A method according to claim 1, comprising forming an inner weld (31) from a first material adjacent the ball plug (27), and forming an outer weld (29) on the inner weld (31) from a second material that has a higher strength than the first material.
A method according to claim 2, wherein the first material is selected from the group consisting of: nickel; nickel alloy; stainless steel; and inconel, and the second material is steel
A method according to claim 1, wherein said weld (29) is formed with at least one pass from a single material.
A method according to any preceding claim, further comprising applying a heat treatment.
A method according to claim 5, further comprising subjecting the ball plug (27) to elevated temperatures during the heat treatment.
A method according to claim 5 or 6, further comprising localizing the heat treatment to a limited portion of the roller cone bit (11) including the weld (29) and the perimeter area (23).
A method according to claim 5, further comprising subjecting the entire roller cone bit (11) to the heat treatment.
A method according to any of claims 1 to 4, further comprising applying an ultrasonic vibration treatment to the barrier (29) and the perimeter area (23).
A method according to any preceding claim, wherein said step of removing material from the weld comprises forming a hole (39) in the weld (29) that extends in an axial direction of the ball way (21).
A method according to any preceding claim, wherein residual stress in the weld (29) and the perimeter area (23) is reduced to increase a service load capacity and a service life of the roller cone bit.
A roller cone bit, comprising:
a bit body (13) having heads (15) with cones (17), each head and cone including a ball race (19) at an intersection between the head (15) and cone (17), a ball way (21) extending from the ball race (19) to an outer diameter of the head (15), the respective ball races of the head and cone being aligned to define a toroidal space, balls (25) located in the ball race (19) for mechanically retaining the cone (15) on the head (17), a ball plug (27) located in the ball way (21) to retain the balls (25) in the ball race (19), and a weld (29) formed adjacent the outer diameter of the head (15) to secure the ball plug (27) in the ball way (21);

characterised in that:

said weld comprises a void (39).
A roller cone bit according to claim 12, wherein the void (39) in the weld (29) is a hole that extends in an axial direction of the ball way.

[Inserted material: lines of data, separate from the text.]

`src/logic/trs_cfg.svh`:
```
`ifndef TRS_CFG_SVH
`define TRS_CFG_SVH
// Notes on behaviour
// - A high PLL lock input means that PLL is locked; one input per PLL.
// - Each channel's select field picks which PLL lock its transmit sequence watches.
// - With a shared transmit sequence, one select value serves every channel.
// - With a shared transmit sequence, the select bus carries one field only.
// - Transmit reset sequence is held while that channel's transmit busy is high.
// - Receive reset sequence is held while that channel's receive busy is high.
// - A high data-lock input means that CDR is ready for incoming data.
// - With shared receive control, all data-lock inputs are ANDed into one.
// - Transmit digital reset holds on reset, busy, no first lock, auto lock loss.
// - Receive digital reset holds on reset, analog reset, busy, auto lock loss, tx ack.

// Register map, byte addresses on the Wishbone slave.
`define TRS_ADR_CTRL 8'h00
`define TRS_ADR_TX_STAT 8'h04
`define TRS_ADR_RX_STAT 8'h08
`define TRS_ADR_ACK_STAT 8'h0c
// Control register fields.
`define TRS_CTRL_SW_RST 0
`define TRS_CTRL_TX_MANUAL 1
`define TRS_CTRL_RX_MANUAL 2
`define TRS_CTRL_SEQ_EN 3
`define TRS_CTRL_RESET 32'h0000_0001
`define TRS_UNMAPPED_DATA 32'h0000_0000
// Timing, in ns, and derived cycle counts at 50 MHz.
`define TRS_CLK_NS 20
`define TRS_SYNC_STAGES 2
`define TRS_TX_ANA_NS 40
`define TRS_TX_DIG_NS 40
`define TRS_RX_ANA_NS 40
`define TRS_RX_DIG_NS 4000
`define TRS_CYC(ns) ((((ns) + `TRS_CLK_NS - 1) / `TRS_CLK_NS) < 1 ? 1 : \
  (((ns) + `TRS_CLK_NS - 1) / `TRS_CLK_NS))
`define TRS_READY_DLY 3
`endif

```
`src/logic/trs_pkg.sv`:
```
package trs_pkg;
  typedef enum logic [1:0] {
    TRS_ST_HOLD = 2'b00,
    TRS_ST_COUNT = 2'b01,
    TRS_ST_READY = 2'b10
  } trs_state_t;

  // One channel's synchronised status, carried together.
  typedef struct packed {
    logic tx_busy;
    logic rx_busy;
    logic data_lock;
    logic tx_ana_ack;
    logic rx_ana_ack;
    logic tx_dig_ack;
    logic rx_dig_ack;
  } trs_chan_stat_t;
endpackage

```
`src/logic/trs_seq.sv`:
```
`timescale 1ns/1ns
`include "trs_cfg.svh"
module trs_seq
  import trs_pkg::*;
#(
  parameter int NUM_CH = 2,
  parameter int NUM_PLL = 2,
  parameter bit TX_SEP = 1'b1,
  parameter bit RX_SEP = 1'b1,
  parameter int TX_DIG_CYC = `TRS_CYC(`TRS_TX_DIG_NS),
  parameter int RX_DIG_CYC = `TRS_CYC(`TRS_RX_DIG_NS),
  parameter int SEL_W = (NUM_PLL > 1) ? $clog2(NUM_PLL) : 1,
  parameter int SEL_N = TX_SEP ? NUM_CH : 1
) (
  // Clock and reset.
  input wire logic core_clk,
  input wire logic rst_b,
  // Wishbone slave.
  input wire logic wb_cyc_i,
  input wire logic wb_stb_i,
  input wire logic wb_we_i,
  input wire logic [7:0] wb_adr_i,
  input wire logic [3:0] wb_sel_i,
  input wire logic [31:0] wb_dat_i,
  output logic [31:0] wb_dat_o,
  output logic wb_ack_o,
  // PLL status.
  input wire logic [NUM_PLL-1:0] pll_locked,
  input wire logic [NUM_PLL-1:0] pll_cal_busy,
  input wire logic [SEL_N*SEL_W-1:0] pll_select,
  // Channel status from the PHY.
  input wire logic [NUM_CH-1:0] tx_cal_busy,
  input wire logic [NUM_CH-1:0] rx_cal_busy,
  input wire logic [NUM_CH-1:0] cdr_data_lock_in,
  input wire logic [NUM_CH-1:0] tx_analogreset_stat,
  input wire logic [NUM_CH-1:0] rx_analogreset_stat,
  input wire logic [NUM_CH-1:0] tx_digitalreset_stat,
  input wire logic [NUM_CH-1:0] rx_digitalreset_stat,
  // Resets and ready flags to the PHY.
  output logic [NUM_CH-1:0] tx_analogreset,
  output logic [NUM_CH-1:0] tx_digitalreset,
  output logic [NUM_CH-1:0] rx_analogreset,
  output logic [NUM_CH-1:0] rx_digitalreset,
  output logic [NUM_CH-1:0] tx_ready,
  output logic [NUM_CH-1:0] rx_ready
);
  localparam int SW = 2*NUM_PLL + 7*NUM_CH;
  localparam int CW = 16;

  initial begin
    if (NUM_CH < 1 || NUM_CH > 8 || NUM_PLL < 1 || NUM_PLL > 8)
      $error("trs_seq: channel and PLL counts must lie in 1..8");
    if (TX_DIG_CYC >= (1 << CW) || RX_DIG_CYC >= (1 << CW) || TX_DIG_CYC < 1)
      $error("trs_seq: reset durations do not fit the counters");
  end

  // Two-stage synchronisers; the first stage feeds only the second.
  logic [SW-1:0] meta_ff;
  logic [SW-1:0] sync_ff;
  wire [SW-1:0] raw_stat = {pll_locked, pll_cal_busy, tx_cal_busy, rx_cal_busy,
    cdr_data_lock_in, tx_analogreset_stat, rx_analogreset_stat,
    tx_digitalreset_stat, rx_digitalreset_stat};
  always_ff @(posedge core_clk or negedge rst_b) begin
    if (!rst_b) begin
      meta_ff <= '0;
      sync_ff <= '0;
    end else begin
      meta_ff <= raw_stat;
      sync_ff <= meta_ff;
    end
  end

  wire [NUM_PLL-1:0] s_lock = sync_ff[SW-1 -: NUM_PLL];
  wire [NUM_PLL-1:0] s_pbusy = sync_ff[SW-NUM_PLL-1 -: NUM_PLL];
  wire any_pll_busy = |s_pbusy;
  trs_chan_stat_t cs [NUM_CH];

  // Control register.
  logic [31:0] ctrl_ff;
  logic ack_ff;
  wire sw_rst = ctrl_ff[`TRS_CTRL_SW_RST];
  wire tx_manual = ctrl_ff[`TRS_CTRL_TX_MANUAL];
  wire rx_manual = ctrl_ff[`TRS_CTRL_RX_MANUAL];
  wire seq_en = ctrl_ff[`TRS_CTRL_SEQ_EN];
  // Per-channel status gathered as plain nets. A function that reads module state
  // would not wake a continuous assignment when that state changes.
  wire [NUM_CH-1:0] lock_v;
  wire [NUM_CH-1:0] rxb_v;
  wire [NUM_CH-1:0] txb_v;
  wire [NUM_CH-1:0] txa_v;
  wire [NUM_CH-1:0] rxa_v;
  wire [NUM_CH-1:0] txd_v;
  wire [NUM_CH-1:0] rxd_v;
  wire all_lock = &lock_v;
  wire all_rx_busy = |rxb_v;

  logic [NUM_CH-1:0] tx_lock_seen_ff;
  logic [NUM_CH-1:0] tx_hold_ff;

  for (genvar c = 0; c < NUM_CH; c++) begin : g_ch
    assign cs[c] = '{tx_busy: sync_ff[6*NUM_CH+c], rx_busy: sync_ff[5*NUM_CH+c],
      data_lock: sync_ff[4*NUM_CH+c], tx_ana_ack: sync_ff[3*NUM_CH+c],
      rx_ana_ack: sync_ff[2*NUM_CH+c], tx_dig_ack: sync_ff[NUM_CH+c],
      rx_dig_ack: sync_ff[c]};
    assign lock_v[c] = cs[c].data_lock;
    assign rxb_v[c] = cs[c].rx_busy;
    assign txb_v[c] = cs[c].tx_busy;
    assign txa_v[c] = cs[c].tx_ana_ack;
    assign rxa_v[c] = cs[c].rx_ana_ack;
    assign txd_v[c] = cs[c].tx_dig_ack;
    assign rxd_v[c] = cs[c].rx_dig_ack;
    localparam int SI = TX_SEP ? c : 0;
    // Select is already synchronous; an index past the last PLL reads unlocked.
    wire [SEL_W-1:0] sel = pll_select[SI*SEL_W +: SEL_W];
    wire ch_lock = (int'(sel) < NUM_PLL) ? s_lock[sel] : 1'b0;
    wire tx_busy_c = TX_SEP ? cs[c].tx_busy : |txb_v;
    wire rx_busy_c = RX_SEP ? cs[c].rx_busy : all_rx_busy;
    wire lock_c = RX_SEP ? cs[c].data_lock : all_lock;
    wire tx_hold = sw_rst || any_pll_busy || tx_busy_c || !tx_lock_seen_ff[c] ||
      (!ch_lock && !tx_manual);
    wire tx_ana_hold = sw_rst || tx_busy_c;
    wire rx_ana_hold = sw_rst || rx_busy_c;
    wire rx_hold = rx_ana_hold || rx_analogreset[c] || (!lock_c && !rx_manual) ||
      (seq_en && cs[c].tx_dig_ack);

    always_ff @(posedge core_clk or negedge rst_b) begin
      if (!rst_b) begin
        tx_lock_seen_ff[c] <= 1'b0;
        tx_hold_ff[c] <= 1'b1;
      end else begin
        // Initial lock is re-armed by a software reset.
        tx_lock_seen_ff[c] <= sw_rst ? 1'b0 : (tx_lock_seen_ff[c] | ch_lock);
        tx_hold_ff[c] <= tx_hold;
      end
    end

    trs_rst_cnt #(.CYC(TX_DIG_CYC), .CW(CW)) u_txd (
      .core_clk(core_clk), .rst_b(rst_b), .hold(tx_hold), .rst_out(tx_digitalreset[c]),
      .ready(tx_ready[c]));
    trs_rst_cnt #(.CYC(RX_DIG_CYC), .CW(CW)) u_rxd (
      .core_clk(core_clk), .rst_b(rst_b), .hold(rx_hold), .rst_out(rx_digitalreset[c]),
      .ready(rx_ready[c]));
    trs_rst_cnt #(.CYC(`TRS_CYC(`TRS_TX_ANA_NS)), .CW(CW)) u_txa (
      .core_clk(core_clk), .rst_b(rst_b), .hold(tx_ana_hold), .rst_out(tx_analogreset[c]),
      .ready());
    trs_rst_cnt #(.CYC(`TRS_CYC(`TRS_RX_ANA_NS)), .CW(CW)) u_rxa (
      .core_clk(core_clk), .rst_b(rst_b), .hold(rx_ana_hold), .rst_out(rx_analogreset[c]),
      .ready());
  end

  wire [31:0] ack_word = {8'(rxd_v), 8'(txd_v), 8'(rxa_v), 8'(txa_v)};

  // Wishbone decode; one-cycle ack answers every address.
  wire wb_req = wb_cyc_i && wb_stb_i && !ack_ff;
  wire hit_ctrl = wb_adr_i == `TRS_ADR_CTRL;
  wire hit_tx = wb_adr_i == `TRS_ADR_TX_STAT;
  wire hit_rx = wb_adr_i == `TRS_ADR_RX_STAT;
  wire hit_ack = wb_adr_i == `TRS_ADR_ACK_STAT;
  wire [31:0] tx_word = {8'h00, 8'(tx_hold_ff), 8'(tx_ready), 8'(tx_digitalreset)};
  wire [31:0] rx_word = {8'h00, 8'(lock_v), 8'(rx_ready), 8'(rx_digitalreset)};
  wire [31:0] rd_mux = hit_ctrl ? ctrl_ff : hit_tx ? tx_word : hit_rx ? rx_word :
    hit_ack ? ack_word : `TRS_UNMAPPED_DATA;
  wire [31:0] byte_mask = {{8{wb_sel_i[3]}}, {8{wb_sel_i[2]}}, {8{wb_sel_i[1]}},
    {8{wb_sel_i[0]}}};
  wire [31:0] ctrl_wr = (ctrl_ff & ~byte_mask) | (wb_dat_i & byte_mask & 32'h0000_000f);
  wire [31:0] nxt_ctrl = (wb_req && wb_we_i && hit_ctrl) ? ctrl_wr : ctrl_ff;

  always_ff @(posedge core_clk or negedge rst_b) begin
    if (!rst_b) begin
      ctrl_ff <= `TRS_CTRL_RESET;
      ack_ff <= 1'b0;
      wb_dat_o <= 32'h0000_0000;
    end else begin
      ctrl_ff <= nxt_ctrl;
      ack_ff <= wb_req;
      wb_dat_o <= wb_req ? rd_mux : wb_dat_o;
    end
  end
  assign wb_ack_o = ack_ff;
endmodule

// Holds a reset while its cause stands, then counts CYC cycles before release.
module trs_rst_cnt #(
  parameter int CYC = 1,
  parameter int CW = 16
) (
  input wire logic core_clk,
  input wire logic rst_b,
  input wire logic hold,
  output logic rst_out,
  output logic ready
);
  import trs_pkg::*;
  trs_state_t st_ff;
  logic [CW-1:0] cnt_ff;
  logic [1:0] rdy_cnt_ff;
  always_ff @(posedge core_clk or negedge rst_b) begin
    if (!rst_b) begin
      st_ff <= TRS_ST_HOLD;
      cnt_ff <= '0;
      rdy_cnt_ff <= '0;
    end else if (hold) begin
      st_ff <= TRS_ST_HOLD;
      cnt_ff <= '0;
      rdy_cnt_ff <= '0;
    end else begin
      case (st_ff)
        TRS_ST_HOLD: begin
          st_ff <= TRS_ST_COUNT;
          cnt_ff <= CW'(1);
        end
        TRS_ST_COUNT: begin
          if (cnt_ff >= CW'(CYC)) st_ff <= TRS_ST_READY;
          else cnt_ff <= cnt_ff + CW'(1);
        end
        default: begin
          if (rdy_cnt_ff != 2'(`TRS_READY_DLY)) rdy_cnt_ff <= rdy_cnt_ff + 2'h1;
        end
      endcase
    end
  end
  assign rst_out = st_ff != TRS_ST_READY;
  assign ready = (st_ff == TRS_ST_READY) && (rdy_cnt_ff == 2'(`TRS_READY_DLY));
endmodule

```
`config.mk`:
```
export PLATFORM = sky130hd
export DESIGN_NAME = trs_seq
export DESIGN_NICKNAME = d
export VERILOG_FILES = /design/src/logic/trs_pkg.sv /design/src/logic/trs_seq.sv
export VERILOG_INCLUDE_DIRS = /design/src /design/src/logic
export SDC_FILE = /design/constraint.sdc
export NUM_CORES = 1
export LEC_CHECK = 0
export BUFFER_PORTS_ARGS = -buffer_cell sky130_fd_sc_hd__buf_4
export CORE_MARGIN = 10
export CORE_UTILIZATION = 26
export CTS_BUF_LIST = sky130_fd_sc_hd__clkbuf_4 sky130_fd_sc_hd__clkbuf_8
export CTS_CLUSTER_SIZE = 12
export DETAILED_ROUTE_END_ITERATION = 8
export REMOVE_ABC_BUFFERS = 1
export SLEW_MARGIN = 10
export SYNTH_ARGS = -nofsm -noshare
export SYNTH_HDL_FRONTEND = slang
export SYNTH_SLANG_ARGS = --single-unit
```
`constraint.sdc`:
```
create_clock -name core_clk -period 5.1 [get_ports core_clk]
set_input_delay 0.51 -clock core_clk [delete_from_list [all_inputs] [get_ports core_clk]]
set_output_delay 0.51 -clock core_clk [all_outputs]
set_load 0.005 [all_outputs]
```
* Word level (Yosys, flattened, before mapping)
Cells that the tools add are included.
** Storage, ports and cells
- Logic and storage cells :: 264
- Input port bits :: 69
- Bits in registers :: 257
** Cells by class
- Reduce and logical (&&, ||, !) cells :: 86
- Bitwise operators :: 6
- Magnitude comparators :: 10
- Equal/unequal tests :: 51
- Mux-type cells :: 70
- $add $sub $neg :: 12
** Operators with widths (count)
- 16-bit 2-to-1 mux :: 16
- 16-bit case mux with 2 select lines :: 8
- 16-bit by 1-bit adder with 16-bit output (second input constant) :: 8
- 16-bit by 2-bit >= comparator with 1-bit output (second input constant) :: 6
- 26-bit 2-to-1 mux :: 3
- 2-bit 2-to-1 mux :: 28
- 2-bit AND reduction :: 20
- 32-bit AND :: 1
- 16-bit by 8-bit >= comparator with 1-bit output (second input constant) :: 2
- 32-bit 2-to-1 mux :: 1
- 32-bit inverter :: 1
- 32-bit by 4-bit bitwise OR with 32-bit output :: 1
- 2-bit case mux with 2 select lines :: 8
- 2-bit inequality test (second input constant) :: 12
- 3-bit by 2-bit inequality test with 1-bit output (second input constant) :: 8
- 3-bit inequality test (second input constant) :: 8
- 3-bit nonzero test :: 8
- 1-bit logical OR :: 17
- 2-bit by 1-bit equality test with 1-bit output (second input constant) :: 8
- 2-bit equality test (second input constant) :: 8
- 8-bit by 4-bit equality test with 1-bit output (second input constant) :: 2
- 2-bit logical NOT :: 8
- 1-bit logical AND :: 14
- 2-bit OR reduction :: 5
- 10 further kinds :: 34

* Longest topological paths before layout
- Word-level depth :: 7
- Mapped depth :: 6
- Mapped depth without buffers :: 6

* By module
A second synthesis with hierarchy kept.
** Second synthesis, totals
- Cells, all modules :: 878
- Area, all modules :: 10781.6 sq um
** Modules (own cells, without submodules)
- trs_rst_cnt (g_ch[0].u_rxa ...) :: cells each 66, area each 822.0 sq um, times used 5
- trs_seq :: cells each 270, area each 3697.3 sq um, times used 1
- trs_rst_cnt (g_ch[0].u_rxd ...) :: cells each 101, area each 1052.3 sq um, times used 2
- trs_rst_cnt (g_ch[1].u_txd) :: cells each 76, area each 869.6 sq um, times used 1

* Worst setup path after synthesis
No wires, ideal clock.
- Path kind :: input to register
- From :: input wb_adr_i[2]
- To :: register with a tool-made name
- Stages :: 6
- Data arrival time :: 1.851 ns
- Library setup time :: 0.125 ns
- Path slack :: 3.124 ns
- Buffers on the path :: 2
- Data required time :: 4.975 ns
- Cell sequence :: clkbuf_1 > nor2_1 > and4b_1 > buf_2 > nand3_1 > mux2_2
** RTL lines
- from (decl) :: RTL line trs_seq.sv:22 : input wire logic [7:0] wb_adr_i,

==> flow_summary_export.csv <==
group,metric,value,unit
worst_setup_path,worst_setup_path_end_kind,"register",
synthesis,synth-seq-area-share,65.1,%
timing,worst_slew_pin_slew,1.04,ns
timing,finalCritPeriodShare,56.3,%
layout,area_growth,21.1,%
worst_setup_path,crit_buf_inv,1,
die,fp.dieH,215,um
worst_setup_path,crit_path_cell_trace,"nand3b_1, buf_4, and4b_1, nand3_1, mux2_2",
synthesis,yosysMostFrequentCell,"dfrtp_1",
die,start_util,26.3,%
global_route,grt_pass1_wl,33800,um
timing,fin_crit,2.87,ns
die,core_area,37600,um^2
layout,fin_area,12000,um^2
global_route,first_global_vias,6139,
global_route,grt-ovfl-total,0,
route,first_iter_violations,418,
global_route,grt_use_total,8.90,%
layout,fillerInstances,3751,
route,finalWirelength,20700,um
timing,maxSlewHeadroom,30.2,%
layout,multi_input_area,3170,um^2
timing,grt_setup_unrepaired,"false",
pwr,cellPowerDensity,365,nW/um^2
synthesis,yosys-top-cells-count,"254 x dfrtp_1, 115 x and2_1, 31 x nor2_1",
timing,setup-violations-final,0,
worst_setup_path,rrSetupSlack,2.23,ns
clock_network,numCtsBuffers,42,
run,maxCapViolCount,0,
synthesis,synth_area_leader_cell,"dfrtp_1",
layout,drive_above_1_share,21.7,%
die,io_pins,114,
synthesis,syn_inst,767,
route,drt-met1-wl,10500,um
synthesis,synthTopCellsByArea,"dfrtp_1 64%, and2_1 7.3%, a22o_1 2.7%",
layout,layout.nets,954,
timing,layout_setup_ws,2.23,ns
clock_network,cts_tree,"done",
worst_setup_path,reg2reg_from,"wb_ack_o$_DFF_PN0_",
synthesis,synth-edff-count,0,
timing,hold_viol_final,0,
clock_network,clock_latency,0.55,ns
worst_setup_path,critPathSlowestCell,"and4b_1",
status,status,"completed",
clock_network,cts_root_buffer,"clkbuf_8",
layout,antenna_cells,0,
min_path,min_to,"meta_ff[12]$_DFF_PN0_",
die,die-area,46200,um^2
timing,fin_skew,0.0167,ns
route,drc,0,
worst_setup_path,cp.depth,5,
placement,preCtsSetupSlack,1.91,ns
synthesis,synth_area_per_cell,12.9,um^2
route,highest_layer,"met4",
timing,fmax,348,MHz
pwr,ir_drop,183,uV
worst_setup_path,critPathKind,"register to register",
route,drtPass1Iterations,4,
worst_setup_path,worstSetupStartpointType,"register",
route,met2_length,8590,um
global_route,antenna_found_initial,0,
placement,place_congestion,0.764,
worst_setup_path,cp_max_fo,37,
timing,setup_tns,0,ns
route,via_per_inst,4.29,
pwr,p_leak,5.71,nW
synthesis,synth_seq_cells,257,
route,vias,6036,
worst_setup_path,reg2regPathDepth,5,
clock_network,clkTransAtPathRegs,0.06,ns
synthesis,yosys_warnings,0,
placement,postPlaceCellArea,11000,um^2
synthesis,async_flop_share,100,%
route,routedWlPerCell,14.7,um
layout,post-route-util,31.8,%
route,ant_nets,0,
synthesis,ys_types,66,
layout,register_area,6430,um^2
worst_setup_path,crit_family,"simple AND/OR/NAND/NOR gates",
clock_network,cts_setup_buffers,0,
clock_network,clock-sinks,257,
worst_setup_path,critical_path.max_stage_delay,1.00,ns
synthesis,synth_area,9880,um^2
placement,port_buffers,85,
global_route,grt_max_degree,125,
clock_network,cts_buffer_depth,3,
route,met3_length,1170,um
pwr,finalPower,4.36,mW
clock_network,cts_max_level,2,
die,row_count,71,
min_path,min-delay-start,"tx_cal_busy[0]",
synthesis,synthFlopType,"dfrtp_1",
die,chipWidth,215,um
timing,slew_viol_final,0,
worst_setup_path,cp.arrival,3.29,ns
worst_setup_path,worstPathRequired,5.52,ns
synthesis,netlist.area_leader.share,64.3,%
placement,hpwlAfterDp,13800,um
min_path,holdPathStages,1,
min_path,hp-class,"input port to register",
==> logic make-up after synthesis <==
group	share of synthesized area (%)
DFF	65.1
adders and majority gates	2.53
AOI/OAI and AO/OA	9.16
and+or+nand+nor	17.4
muxes	2.79
xor gates and xnor gates	0.177
buffers and inverters	2.84
==> final cells by class <==
| cell class | count | area share (%) |
|---|---|---|
| Inverter | 27 | 0.847 |
| Multi-Input combinational cell | 448 | 26.5 |
| Clock buffer | 72 | 7.45 |
| Tap cell | 511 | 5.34 |
| Sequential cell | 257 | 53.8 |
| Clock inverter | 3 | 0.356 |
| Timing Repair Buffer | 89 | 5.77 |
==> cells in the final DEF (no fill, tap or decap), types with 16 or more instances in the layout <==
cell type  count
a22o_1        30
and2_1       115
buf_4         86
clkbuf_4      16
clkbuf_8      56
dfrtp_1      254
ha_1          20
inv_1         27
nand2_1       24
nand3_1       19
nor2_1        31
nor4_1        24
o21a_1        17
==> metal layers <==
metal  vias up  global-route usage, %
li1       2893                      -
met1      2966                   12.8
met2       141                   12.3
met3        36                   2.65
met4         0                   3.07
met5         -                      0
==> report_power, final <==
part           leakage [nW]  switching (mW)  internal, mW
sequential             3.47          0.0535          2.09
clock                 0.494           0.793          1.14
combinational          1.75           0.164         0.117
==> worst max path at each step <==
stage	endpoint	startpoint
after floorplan	register	wb_cyc_i
after global placement	register	wb_adr_i[5]
after detailed placement	register	wb_adr_i[5]
after CTS	register	wb_ack_o$_DFF_PN0_
after global routing	register	wb_ack_o$_DFF_PN0_
final	register	wb_ack_o$_DFF_PN0_
==> registers in the layout, indices dropped and copies added, names as in the netlist, named ones only <==
register	cells
ctrl_ff	28
g_ch.u_rxa.cnt_ff	32
g_ch.u_rxa.st_ff	4
g_ch.u_rxd.cnt_ff	32
g_ch.u_rxd.rdy_cnt_ff	4
g_ch.u_rxd.st_ff	4
g_ch.u_txa.cnt_ff	32
g_ch.u_txa.st_ff	4
g_ch.u_txd.cnt_ff	32
g_ch.u_txd.rdy_cnt_ff	4
g_ch.u_txd.st_ff	4
meta_ff	18
sync_ff	18
tx_hold_ff	2
tx_lock_seen_ff	2
wb_ack_o	1
wb_dat_o	32
==> stage by stage <==
| stage | hold slack (ns) | std cells |
|---|---|---|
| detailed placement | 0.335 | 1331 |
| global placement | 0.333 | 1331 |
| global route | 0.0200 | 1407 |
| finish | 0.0629 | 1407 |
| floorplan | 0.214 | 732 |
| CTS | 0.0224 | 1407 |
==> what timing repair did <==
action / CTS / global route
resized for setup: 0 / 0
hold endpoints to repair: 12 / 0
hold buffers: 1 / 0
No activity file was read; power rests on OpenSTA's default activity.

A roller cone bit according to claim 12 or 13, further comprising an inner weld (31) formed from a first material adjacent the ball plug (27), the weld (29) is formed on the inner weld (31) from a second material that has a higher strength than the first material.
A roller cone bit according to claim 14, wherein the first material is selected from the group consisting of: nickel; nickel alloy; stainless steel; and inconel, and the second material is steel.